Applications of Pasargad Energy Fracturing Process Design Specialized Laboratory at Amirkabir University of Technology
This laboratory has three main sections, each precisely designed for the study and optimization of acid and proppant hydraulic fracturing processes:
Equipment for Measuring Fracture Properties and Failure Conditions:
The first and main section of the laboratory includes devices for measuring key parameters in the hydraulic fracturing process, such as fracture conductivity, fracture pressure, and properties of acid and proppant. These parameters are essential for determining the most suitable material combinations and pressure conditions to create effective and stable fractures. By accurately analyzing these data, the process design can be improved, resulting in enhanced formation permeability and fluid flow into the production well.
Equipment for Evaluating Fracturing Fluid Additives:
This section is dedicated to testing and evaluating fluid additives used in hydraulic fracturing processes. By examining the physical and chemical properties of these additives, it is possible to design optimized acid-based fluids that will perform efficiently under reservoir conditions. This laboratory also provides the capability to assess and evaluate the quality of cementing operations and wellbore integrity. Given the complex structure of alternating high-pressure water and oil layers in reservoirs, optimizing cement quality behind casing plays a critical role in well stability, safety, and preventing fluid migration between layers while reducing the risk of water intrusion into the production section. Therefore, the quality control tests for cement and the simulations in this laboratory can significantly contribute to the improved design and execution of cementing operations, ensuring reliable results in field operations.

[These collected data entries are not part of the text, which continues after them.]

==> flow/design.v (excerpt) <==
module battle_ship(
      input wire clk,			 
      input wire clr,
      input wire btnU,
      input wire btnD,
      input wire btnR,
      input wire btnL,
      input wire sel,
	    input sw,
      output wire [2:0] red,	 
      output wire [2:0] green,   
      output wire [1:0] blue,	     
      output wire [3:0] an,
      output wire [7:0] seg,
      output wire hsync,		 
      output wire vsync			 
	);
	wire clock_4Hz = clk;
	wire clock_25Mhz = clk;
	wire turn;
	wire phase;
  wire finish;
	wire [27: 0] pships;
	wire [27: 0] cships;
  wire [27: 0] c_curr_guess;
  wire [27: 0] p_curr_guess;
	assign cships = 28'b1000000100010000000000010000;
	wire db_btnR;
	wire db_btnL;
	wire db_btnU;
	wire db_btnD;
	wire db_btnSel;
	wire db_btnRst;
	debouncer db_r(
    .clk (clock_4Hz),
		.rst (clr),
    .btn_in (btnR),
    .btn_out (db_btnR)
	);
	debouncer db_l(
		.clk (clock_4Hz),
		.rst (clr),
		.btn_in (btnL),
		.btn_out (db_btnL)
	);
	debouncer db_u(
		.clk (clock_4Hz),
		.rst (clr),
		.btn_in (btnU),
		.btn_out (db_btnU)
	);
	debouncer db_d(
		.clk (clock_4Hz),
		.rst (clr),
		.btn_in (btnD),
		.btn_out (db_btnD)
	);
	debouncer db_sel(
		.clk (clock_4Hz),
		.rst (clr),
		.btn_in (sel),
		.btn_out (db_btnSel)
	);
	assign db_btnRst = clr;
	wire [27:0] cguess;
	wire [27:0] pguess;
	vga640x480 myDisplay(
		.clk(clock_25Mhz),
		.rst(clr),
		.phase(phase),
    .finish (finish),
		.cships(cships),
		.pships(pships),
		.hsync(hsync),
		.vsync(vsync),
		.cguess(cguess),
		.pguess(pguess),
		.red(red),
		.green(green),
		.blue(blue)
	);
	select_phase confirm_select(
		.clk (clock_4Hz),
		.rst (clr),
		.sel (db_btnSel),
		.seg (seg),
		.an (an),
		.phase (phase),
		.pships (pships)
	);
	select mySelections(
		.clk (clock_4Hz),
		.rst (db_btnRst),     	 
		.phase (phase),   		 
		.sel  (db_btnSel),     	 
		.btnU (db_btnU),
  ...
Size in the first run: about 30 I/O pins.
export LEC_CHECK = 0
export CAP_MARGIN = 20
export CORE_MARGIN = 2
export CORE_UTILIZATION = 66
export SETUP_SLACK_MARGIN = -0.3
export SLEW_MARGIN = 20
create_clock -name core_clock -period 3.25 [get_ports {clk}]
run.sh (not shown) runs the stock make flow with config.mk's settings and CLKGATE_MAP_FILE=.
The starting point produced a layout that fails on negative setup slack.
Rerun with:
--- a/flow/config.mk
+++ b/flow/config.mk
@@ -8,5 +8,4 @@
 export CAP_MARGIN = 20
 export CORE_MARGIN = 2
-export CORE_UTILIZATION = 66
-export SETUP_SLACK_MARGIN = -0.3
+export CORE_UTILIZATION = 63
 export SLEW_MARGIN = 20
==> flow/constraint.sdc (replaced) <==
create_clock -name core_clock -period 3.97 [get_ports {clk}]
set_input_delay 0.7940 -clock core_clock [delete_from_list [all_inputs] [get_ports {clk}]]
set_output_delay 0.7940 -clock core_clock [all_outputs]
set_load 0.01 [all_outputs]
Outcome: The new run completed without violations. Fmax rises by roughly a tenth. Final area decreases by about a fifth. Setup slack improves by 1.1 ns. Area after synthesis does not change. Non-clock buffer count came out lower by 243.
Rerun with:
--- a/flow/config.mk
+++ b/flow/config.mk
@@ -6,6 +6,7 @@
 export NUM_CORES = 4
 export LEC_CHECK = 0
+export ABC_AREA = 1
 export CAP_MARGIN = 20
 export CORE_MARGIN = 2
-export CORE_UTILIZATION = 63
+export CORE_UTILIZATION = 72
 export SLEW_MARGIN = 20
==> flow/constraint.sdc (replaced) <==
create_clock -name core_clock -period 4.46 [get_ports {clk}]
set_input_delay 0.8920 -clock core_clock [delete_from_list [all_inputs] [get_ports {clk}]]
set_output_delay 0.8920 -clock core_clock [all_outputs]
set_load 0.01 [all_outputs]
The new run stopped in global routing; die area decreases by 12%; synthesized cell count climbs by 19%; area after synthesis stays flat.
Rerun with:
--- a/flow/config.mk
+++ b/flow/config.mk
@@ -6,7 +6,6 @@
 export NUM_CORES = 4
 export LEC_CHECK = 0
-export ABC_AREA = 1
 export CAP_MARGIN = 20
 export CORE_MARGIN = 2
-export CORE_UTILIZATION = 72
+export CORE_UTILIZATION = 40
 export SLEW_MARGIN = 20
==> flow/constraint.sdc (replaced) <==
create_clock -name core_clock -period 4.75 [get_ports {clk}]
set_input_delay 0.9500 -clock core_clock [delete_from_list [all_inputs] [get_ports {clk}]]
set_output_delay 0.9500 -clock core_clock [all_outputs]
set_load 0.01 [all_outputs]
- This time the run finished with timing, DRC and antenna clean
- die area increases by 78%
- area after synthesis stays flat
- synthesized cell count went down by 16%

Modeling and Simulation Center Based on Artificial Intelligence:
This section utilizes experimental data to develop advanced, accurate simulation models based on artificial intelligence algorithms. By combining experimental data with AI techniques, it becomes possible to predict reservoir behavior and optimize hydraulic fracturing processes with high precision. These simulations can serve as powerful tools for designing and monitoring operations in various fields under different conditions, ensuring optimal outcomes in real-time applications.